To be fair, though, it is about British people visiting or settled in Thailand, and what it reflects is their view of the country: hardly a real place at all, but an escapist fantasy, a means of escape from home's grey skies and mundane obligations. First up was Mark, a former taxi-driver from north London, who upped sticks following bankruptcy and divorce. In Bangkok he had met Christy, and enjoyed five days of sex before Christy told him she had been born a man. After the initial shock, Mark thought "What the hell?". Now they have been together for three years, running a bar and are seemingly very happy.

Anthony was a dancer in London, who fell in love with scuba-diving while on holiday several years ago. In Thailand he now lived on an island and worked as a diving instructor. He hoped to marry his Thai girlfriend, Mo, and like Mark was happy: "I've been lucky and I got dealt a few good cards. But I believe you make your own luck in this world."

Finally, Jackie, a single mother from Carlisle, who was training as a Thai boxer. She went to Bangkok to compete in the women's world championships, but was thwarted by Siamese deviousness (her opponent was far too big, the judges were biased).

Jackie's energetic optimism was likeable; but overall the programme was oddly dispiriting. All three of these people seemed to be making a mistake: what they thought was happiness was actually no more than an escape from some obvious kinds of misery. They could feel content because they had found a way of living without thinking too deeply. As Socrates said, the unexamined life is not worth living. Though I suppose Anthony's answer would be: don't knock it until you've tried it.
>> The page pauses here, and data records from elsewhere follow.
Context: an optimization exercise on an open-source flow, tuned for small area. The choices shown serve that exercise and are no tape-out recipe.
The RTL was checked by simulation tests, not by an equivalence proof against the original design.
Power figures rest on the tool's default switching activity, not on a simulated workload.

--- run.sh ---
#!/bin/bash
# synth_recipe.tcl (not shown) runs the flow's synth.tcl, then flattens the netlist and writes it again
# the make line also repeats each setting of config.mk as NAME=value (left out here)
make -C /OpenROAD-flow-scripts/flow DESIGN_CONFIG=/design/flow/config.mk WORK_HOME=/design/flow/orfs CLKGATE_MAP_FILE= SYNTH_SCRIPT=/design/flow/synth_recipe.tcl finish
--- config.mk ---
export PLATFORM = sky130hd
export DESIGN_NAME = debug_uart_top
export DESIGN_NICKNAME = debug_uart_top
export VERILOG_FILES = /design/flow/design.v
export SDC_FILE = /design/flow/constraint.sdc
export NUM_CORES = 4
export LEC_CHECK = 0
export CAP_MARGIN = 20
export CORE_MARGIN = 2
export CORE_UTILIZATION = 60
export CTS_BUF_LIST = sky130_fd_sc_hd__clkbuf_16
export CTS_CLUSTER_DIAMETER = 150
export CTS_CLUSTER_SIZE = 25
export SLEW_MARGIN = 20
export SYNTH_HIERARCHICAL = 1
--- constraint.sdc ---
create_clock -name core_clock -period 10.0 [get_ports {clk}]
set_input_delay 2.0000 -clock core_clock [delete_from_list [all_inputs] [get_ports {clk}]]
set_output_delay 2.0000 -clock core_clock [all_outputs]
set_load 0.01 [all_outputs]
This design comes from an exercise in tuning for small area, a short achievable clock period and few clock cycles per item on the open sky130 flow, not from production work.
Function was checked by simulation only, so behaviour that the tests miss may differ from the original.

==> inputs of job 6707 <==
## binaural_chord_tone_mixer_unit
module binaural_chord_tone_mixer_unit
(
   input  logic                clock,
   input  logic                reset,
   input  logic                req_valid,
   output logic                req_stall,
   input  logic [32:0]         req_payload,   
   output logic                rsp_valid,
   input  logic                rsp_stall,
   output logic [31:0]         rsp_payload,   
   input  logic                csr_wr_en,
   input  logic [1:0]          csr_index,
   input  logic [9:0]          csr_wr_data
);
==> flow/config.mk <==
export PLATFORM = sky130hd
export DESIGN_NAME = binaural_chord_tone_mixer_unit
export DESIGN_NICKNAME = binaural_chord_tone_mixer_unit
export VERILOG_FILES = /design/flow/design.v
export SDC_FILE = /design/flow/constraint.sdc
export NUM_CORES = 4
export LEC_CHECK = 0
export ABC_AREA = 1
export CAP_MARGIN = 20
export CORE_MARGIN = 2
export CORE_UTILIZATION = 55
export CTS_CLUSTER_DIAMETER = 100
export CTS_CLUSTER_SIZE = 30
export SETUP_SLACK_MARGIN = 5
export SLEW_MARGIN = 20
export SYNTH_MEMORY_MAX_BITS = 32768
==> flow/constraint.sdc <==
create_clock -name core_clock -period 10.0 [get_ports {clock}]
set_input_delay 2.0000 -clock core_clock [delete_from_list [all_inputs] [get_ports {clock}]]
set_output_delay 2.0000 -clock core_clock [all_outputs]
set_load 0.01 [all_outputs]
run.sh (not shown) runs the stock make flow with config.mk's settings and CLKGATE_MAP_FILE= SYNTH_SCRIPT=/design/flow/synth_recipe.tcl, a recipe that flattens the netlist after the stock synthesis.
==> job 7150: changes against job 6707 <==
--- a/flow/config.mk
+++ b/flow/config.mk
@@ -6,11 +6,9 @@
 export NUM_CORES = 4
 export LEC_CHECK = 0
 export ABC_AREA = 1
 export CAP_MARGIN = 20
 export CORE_MARGIN = 2
-export CORE_UTILIZATION = 55
-export CTS_CLUSTER_DIAMETER = 100
-export CTS_CLUSTER_SIZE = 30
+export CORE_UTILIZATION = 45
 export SETUP_SLACK_MARGIN = 5
 export SLEW_MARGIN = 20
 export SYNTH_MEMORY_MAX_BITS = 32768
==> job 7296: changes against job 6707 <==
--- a/flow/design.v
+++ b/flow/design.v
@@ -1965,11 +1965,10 @@
    localparam logic [1:0] CSR_TONE_GAIN    = 2'd1;
    localparam logic [1:0] CSR_CHORD_SELECT = 2'd2;
    localparam logic [23:0] PAIRS_M1_TAB = {2'd0, 2'd2, 2'd2, 2'd3, 2'd0, 2'd1,
                                            2'd3, 2'd2, 2'd0, 2'd0, 2'd0, 2'd0};
    localparam int OUT_DEPTH = 5;
-   localparam int QW = $clog2(OUT_DEPTH);
    localparam int OW = $clog2(OUT_DEPTH + 1);
    logic [17:0] tg_digits_ff;
    logic [23:0] rg_digits_ff;
    logic [3:0]  chord_ff;
    logic [17:0] tg_digits_wr;
@@ -2014,11 +2013,13 @@
    logic          wb_pend_ff;
    logic          wb_now;
    logic          wb_pend_nx;
    logic [3:0]    wb_chord_nx;
    logic [3:0]    chord_nx;
-   logic [3:0]    ring_idx_ff;      
+   logic [11:0]   ring_sel_ff;      
+   logic [3:0]    ring_idx_nx;
+   logic [23:0]   ring_rd;
    logic          wb_hit_ff;        
    logic          vld_hit_ff;       
    logic [3:0]    ptr_nx;
    logic          ready_nx;
    logic          wb_block;
@@ -2058,11 +2059,11 @@
       outstanding_nx = outstanding_ff + OW'(load) - OW'(deliver);
    end
    always_ff @(posedge clock) begin
       if (reset) begin
          ready_ff       <= 1'b1;
-         ring_idx_ff    <= 4'd0;
+         ring_sel_ff    <= 12'd1;
          wb_hit_ff      <= 1'b0;
          vld_hit_ff     <= 1'b0;
          rom_chord_ff   <= 4'd0;
          rom_pair_ff    <= 2'd0;
          busy_ff        <= 1'b0;
@@ -2077,11 +2078,11 @@
          cyc_ff         <= cyc_nx;
          cycles_m1_ff   <= cycles_m1_nx;
          outstanding_ff <= outstanding_nx;
          ready_ff       <= ready_nx;
          ptr_ff         <= ptr_nx;
-         ring_idx_ff    <= (chord_nx >= ptr_nx) ? chord_nx - ptr_nx : chord_nx + 4'd12 - ptr_nx;
+         ring_sel_ff    <= 12'd1 << ring_idx_nx;
          wb_hit_ff      <= wb_pend_nx && (wb_chord_nx == chord_nx);
          vld_hit_ff     <= cnt_vld_ff[chord_nx] || (load && chord_ff == chord_nx);
          rom_chord_ff   <= ready_nx ? chord_nx : seq_chord_nx;
          rom_pair_ff    <= ready_nx ? 2'd0 : cyc_nx + 2'd1;
          wb_pend_ff     <= wb_pend_nx;
@@ -2102,11 +2103,18 @@
    assign wb_now      = wb_pend_ff && (wb_chord_ff == ptr_ff);
    assign wb_pend_nx  = load || (wb_pend_ff && !wb_now);
    assign wb_chord_nx = load ? chord_ff : wb_chord_ff;
    assign chord_nx    = (csr_wr_en && csr_index == CSR_CHORD_SELECT)
                         ? ((csr_wr_data[3:0] > MAX_CHORD) ? MAX_CHORD : csr_wr_data[3:0]) : chord_ff;
-   assign count_rd    = !vld_hit_ff ? 24'd0 : wb_hit_ff ? wb_val_ff : ring_ff[ring_idx_ff];
+   assign ring_idx_nx = (chord_nx >= ptr_nx) ? chord_nx - ptr_nx : chord_nx + 4'd12 - ptr_nx;
+   always_comb begin
+      ring_rd = 24'd0;
+      for (int i = 0; i < 12; i++) begin
+         ring_rd = ring_rd | ({24{ring_sel_ff[i]}} & ring_ff[i]);
+      end
+   end
+   assign count_rd    = !vld_hit_ff ? 24'd0 : wb_hit_ff ? wb_val_ff : ring_rd;
    always_ff @(posedge clock) begin
       if (ready_ff) begin
          seq_chord_ff <= chord_ff;
          pairs_m1_ff  <= chord_pairs_m1;
          count_ff     <= count_rd;
@@ -2259,11 +2267,12 @@
       z_s_ff      <= z_s;
       z_c_ff      <= z_c;
    end
    logic [15:0]   result;
    logic [31:0]   out_q [OUT_DEPTH];
-   logic [QW-1:0] wp_ff, rp_ff;
+   logic [OUT_DEPTH-1:0] wp_ff, rp_ff;    
+   logic [31:0]   q_rd;
    logic [OW-1:0] full_cnt_ff;
    logic          rsp_valid_ff;
    logic          push;
    logic [OW-1:0] full_cnt_nx;
    bctm_div_step2 u_div2 (
@@ -2271,30 +2280,44 @@
    assign push        = p3_v_ff && p3_right_ff;
    assign deliver     = rsp_valid_ff && !rsp_stall;
    assign full_cnt_nx = full_cnt_ff + OW'(push) - OW'(deliver);
    always_ff @(posedge clock) begin
       if (reset) begin
-         wp_ff        <= '0;
-         rp_ff        <= '0;
+         wp_ff        <= OUT_DEPTH'(1);
+         rp_ff        <= OUT_DEPTH'(1);
          full_cnt_ff  <= '0;
          rsp_valid_ff <= 1'b0;
       end else begin
          if (push) begin
-            wp_ff <= (wp_ff == QW'(OUT_DEPTH - 1)) ? '0 : wp_ff + 1'b1;
+            wp_ff <= {wp_ff[OUT_DEPTH-2:0], wp_ff[OUT_DEPTH-1]};
          end
          if (deliver) begin
-            rp_ff <= (rp_ff == QW'(OUT_DEPTH - 1)) ? '0 : rp_ff + 1'b1;
+            rp_ff <= {rp_ff[OUT_DEPTH-2:0], rp_ff[OUT_DEPTH-1]};
          end
          full_cnt_ff  <= full_cnt_nx;
          rsp_valid_ff <= (full_cnt_nx != '0);
       end
       if (p3_v_ff) begin
          if (p3_right_ff) begin
-            out_q[wp_ff][15:0] <= result;
+            for (int i = 0; i < OUT_DEPTH; i++) begin
+               if (wp_ff[i]) begin
+                  out_q[i][15:0] <= result;
+               end
+            end
          end else begin
-            out_q[wp_ff][31:16] <= result;
+            for (int i = 0; i < OUT_DEPTH; i++) begin
+               if (wp_ff[i]) begin
+                  out_q[i][31:16] <= result;
+               end
+            end
          end
       end
    end
    assign rsp_valid   = rsp_valid_ff;
-   assign rsp_payload = out_q[rp_ff];
+   always_comb begin
+      q_rd = 32'd0;
+      for (int i = 0; i < OUT_DEPTH; i++) begin
+         q_rd = q_rd | ({32{rp_ff[i]}} & out_q[i]);
+      end
+   end
+   assign rsp_payload = q_rd;
 endmodule
--- a/flow/config.mk
+++ b/flow/config.mk
@@ -6,11 +6,11 @@
 export NUM_CORES = 4
 export LEC_CHECK = 0
 export ABC_AREA = 1
 export CAP_MARGIN = 20
 export CORE_MARGIN = 2
-export CORE_UTILIZATION = 55
-export CTS_CLUSTER_DIAMETER = 100
-export CTS_CLUSTER_SIZE = 30
+export CORE_UTILIZATION = 50
+export CTS_CLUSTER_DIAMETER = 95
+export CTS_CLUSTER_SIZE = 28
 export SETUP_SLACK_MARGIN = 5
 export SLEW_MARGIN = 20
 export SYNTH_MEMORY_MAX_BITS = 32768
==> job 7568: changes against job 6707 <==
--- a/flow/design.v
+++ b/flow/design.v
@@ -1965,11 +1965,10 @@
    localparam logic [1:0] CSR_TONE_GAIN    = 2'd1;
    localparam logic [1:0] CSR_CHORD_SELECT = 2'd2;
    localparam logic [23:0] PAIRS_M1_TAB = {2'd0, 2'd2, 2'd2, 2'd3, 2'd0, 2'd1,
                                            2'd3, 2'd2, 2'd0, 2'd0, 2'd0, 2'd0};
    localparam int OUT_DEPTH = 5;
-   localparam int QW = $clog2(OUT_DEPTH);
    localparam int OW = $clog2(OUT_DEPTH + 1);
    logic [17:0] tg_digits_ff;
    logic [23:0] rg_digits_ff;
    logic [3:0]  chord_ff;
    logic [17:0] tg_digits_wr;
@@ -2014,11 +2013,13 @@
    logic          wb_pend_ff;
    logic          wb_now;
    logic          wb_pend_nx;
    logic [3:0]    wb_chord_nx;
    logic [3:0]    chord_nx;
-   logic [3:0]    ring_idx_ff;      
+   logic [11:0]   ring_sel_ff;      
+   logic [3:0]    ring_idx_nx;
+   logic [23:0]   ring_rd;
    logic          wb_hit_ff;        
    logic          vld_hit_ff;       
    logic [3:0]    ptr_nx;
    logic          ready_nx;
    logic          wb_block;
@@ -2058,11 +2059,11 @@
       outstanding_nx = outstanding_ff + OW'(load) - OW'(deliver);
    end
    always_ff @(posedge clock) begin
       if (reset) begin
          ready_ff       <= 1'b1;
-         ring_idx_ff    <= 4'd0;
+         ring_sel_ff    <= 12'd1;
          wb_hit_ff      <= 1'b0;
          vld_hit_ff     <= 1'b0;
          rom_chord_ff   <= 4'd0;
          rom_pair_ff    <= 2'd0;
          busy_ff        <= 1'b0;
@@ -2077,11 +2078,11 @@
          cyc_ff         <= cyc_nx;
          cycles_m1_ff   <= cycles_m1_nx;
          outstanding_ff <= outstanding_nx;
          ready_ff       <= ready_nx;
          ptr_ff         <= ptr_nx;
-         ring_idx_ff    <= (chord_nx >= ptr_nx) ? chord_nx - ptr_nx : chord_nx + 4'd12 - ptr_nx;
+         ring_sel_ff    <= 12'd1 << ring_idx_nx;
          wb_hit_ff      <= wb_pend_nx && (wb_chord_nx == chord_nx);
          vld_hit_ff     <= cnt_vld_ff[chord_nx] || (load && chord_ff == chord_nx);
          rom_chord_ff   <= ready_nx ? chord_nx : seq_chord_nx;
          rom_pair_ff    <= ready_nx ? 2'd0 : cyc_nx + 2'd1;
          wb_pend_ff     <= wb_pend_nx;
@@ -2102,11 +2103,18 @@
    assign wb_now      = wb_pend_ff && (wb_chord_ff == ptr_ff);
    assign wb_pend_nx  = load || (wb_pend_ff && !wb_now);
    assign wb_chord_nx = load ? chord_ff : wb_chord_ff;
    assign chord_nx    = (csr_wr_en && csr_index == CSR_CHORD_SELECT)
                         ? ((csr_wr_data[3:0] > MAX_CHORD) ? MAX_CHORD : csr_wr_data[3:0]) : chord_ff;
-   assign count_rd    = !vld_hit_ff ? 24'd0 : wb_hit_ff ? wb_val_ff : ring_ff[ring_idx_ff];
+   assign ring_idx_nx = (chord_nx >= ptr_nx) ? chord_nx - ptr_nx : chord_nx + 4'd12 - ptr_nx;
+   always_comb begin
+      ring_rd = 24'd0;
+      for (int i = 0; i < 12; i++) begin
+         ring_rd = ring_rd | ({24{ring_sel_ff[i]}} & ring_ff[i]);
+      end
+   end
+   assign count_rd    = !vld_hit_ff ? 24'd0 : wb_hit_ff ? wb_val_ff : ring_rd;
    always_ff @(posedge clock) begin
       if (ready_ff) begin
          seq_chord_ff <= chord_ff;
          pairs_m1_ff  <= chord_pairs_m1;
          count_ff     <= count_rd;
@@ -2259,11 +2267,12 @@
       z_s_ff      <= z_s;
       z_c_ff      <= z_c;
    end
    logic [15:0]   result;
    logic [31:0]   out_q [OUT_DEPTH];
-   logic [QW-1:0] wp_ff, rp_ff;
+   logic [OUT_DEPTH-1:0] wp_ff, rp_ff;    
+   logic [31:0]   q_rd;
    logic [OW-1:0] full_cnt_ff;
    logic          rsp_valid_ff;
    logic          push;
    logic [OW-1:0] full_cnt_nx;
    bctm_div_step2 u_div2 (
@@ -2271,30 +2280,44 @@
    assign push        = p3_v_ff && p3_right_ff;
    assign deliver     = rsp_valid_ff && !rsp_stall;
    assign full_cnt_nx = full_cnt_ff + OW'(push) - OW'(deliver);
    always_ff @(posedge clock) begin
       if (reset) begin
-         wp_ff        <= '0;
-         rp_ff        <= '0;
+         wp_ff        <= OUT_DEPTH'(1);
+         rp_ff        <= OUT_DEPTH'(1);
          full_cnt_ff  <= '0;
          rsp_valid_ff <= 1'b0;
       end else begin
          if (push) begin
-            wp_ff <= (wp_ff == QW'(OUT_DEPTH - 1)) ? '0 : wp_ff + 1'b1;
+            wp_ff <= {wp_ff[OUT_DEPTH-2:0], wp_ff[OUT_DEPTH-1]};
          end
          if (deliver) begin
-            rp_ff <= (rp_ff == QW'(OUT_DEPTH - 1)) ? '0 : rp_ff + 1'b1;
+            rp_ff <= {rp_ff[OUT_DEPTH-2:0], rp_ff[OUT_DEPTH-1]};
          end
          full_cnt_ff  <= full_cnt_nx;
          rsp_valid_ff <= (full_cnt_nx != '0);
       end
       if (p3_v_ff) begin
          if (p3_right_ff) begin
-            out_q[wp_ff][15:0] <= result;
+            for (int i = 0; i < OUT_DEPTH; i++) begin
+               if (wp_ff[i]) begin
+                  out_q[i][15:0] <= result;
+               end
+            end
          end else begin
-            out_q[wp_ff][31:16] <= result;
+            for (int i = 0; i < OUT_DEPTH; i++) begin
+               if (wp_ff[i]) begin
+                  out_q[i][31:16] <= result;
+               end
+            end
          end
       end
    end
    assign rsp_valid   = rsp_valid_ff;
-   assign rsp_payload = out_q[rp_ff];
+   always_comb begin
+      q_rd = 32'd0;
+      for (int i = 0; i < OUT_DEPTH; i++) begin
+         q_rd = q_rd | ({32{rp_ff[i]}} & out_q[i]);
+      end
+   end
+   assign rsp_payload = q_rd;
 endmodule
--- a/flow/config.mk
+++ b/flow/config.mk
@@ -7,10 +7,10 @@
 export LEC_CHECK = 0
 export ABC_AREA = 1
 export CAP_MARGIN = 20
 export CORE_MARGIN = 2
 export CORE_UTILIZATION = 55
-export CTS_CLUSTER_DIAMETER = 100
-export CTS_CLUSTER_SIZE = 30
+export CTS_CLUSTER_DIAMETER = 90
+export CTS_CLUSTER_SIZE = 26
 export SETUP_SLACK_MARGIN = 5
 export SLEW_MARGIN = 20
 export SYNTH_MEMORY_MAX_BITS = 32768
==> notes <==
Register-to-register slack is about the same in job 6707 and job 7150.
Final cell count: job 7568 < job 7296 < job 6707 < job 7150.
Via count, highest first: job 6707, job 7150, job 7568, job 7296.
Testbench counts of job 6707, summed over its fixed seeds: cycles 3,743, frames 1,152.
Testbench counts of job 7150, summed over its fixed seeds: cycles 3,743, frames 1,152.
Testbench counts of job 7296, summed over its fixed seeds: cycles 3,743, frames 1,152.
Testbench counts of job 7568, summed over its fixed seeds: cycles 3,743, frames 1,152.

## re-timing with driven ports
The flow's constraints put no driver on any port. The routed layouts listed below were extracted and timed again, unchanged, in two steps. Step 1 (the two cells are an assumption about what drives the block):
set clk [get_ports {clock}]
set_driving_cell -lib_cell sky130_fd_sc_hd__clkbuf_16 $clk
set_driving_cell -lib_cell sky130_fd_sc_hd__buf_2 [delete_from_list [all_inputs] $clk]
Step 2, shift: input delay + t, output delay - t, t = (earliest + latest rising clock arrival at the registers) / 2. This alone moves slack from input paths to output paths. a / b / c = ideal / step 1 / step 2; a / b = the first two.
run | shift t [ns] | setup slack, ns | hold slack, ns | worst data-port slew with drivers (ns)
job 6707 | 0.867 | 5.096 / 5.022 / 4.426 | 0.331 / 0.331 / 0.331 | 0.12
job 7150 | 0.906 | 5.111 / 5.035 / 4.585 | 0.325 / 0.325 / 0.325 | 0.06
job 7296 | 0.855 | 5.163 / 5.163 / 4.484 | 0.328 / 0.328 / 0.328 | 0.08
job 7568 | 0.834 | 5.096 / 5.052 / 4.218 | 0.334 / 0.334 / 0.334 | 0.35
After both steps setup and hold are still met in every run listed. The setup slack of job 7568, which loses most, moves by -0.044 ns with the drivers and by -0.878 ns with both steps.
It's a long way from this zone of fantasy to the place dissected in Return to Wonderland (BBC2). Five years ago, Russian Wonderland showed some of the extremes of life in post-Communist Russia, and this week's three films provide updates. Tuesday night's programme featured the extraordinary sect run by a self-proclaimed messiah called "Vissarion", in western Siberia - the pure beauty of his settlement, with its cedar-wood houses and quasi-medieval dress code, clashed bizarrely with Vissarion's cod-mystical cliches. Last night's more worldly episode followed the fall-out from Chechnya, offering some bitter contrasts. An unemployed army veteran passed the time with a friend watching video footage of the war; a mother stared at videos of scorched corpses, struggling to make out some distinguishing mark that would indicate she had found her son. Here was a continuous misery that left no room for reflection or escape; but it was filmed with a compassion and an intellectual curiosity that provided its own grounds for hope.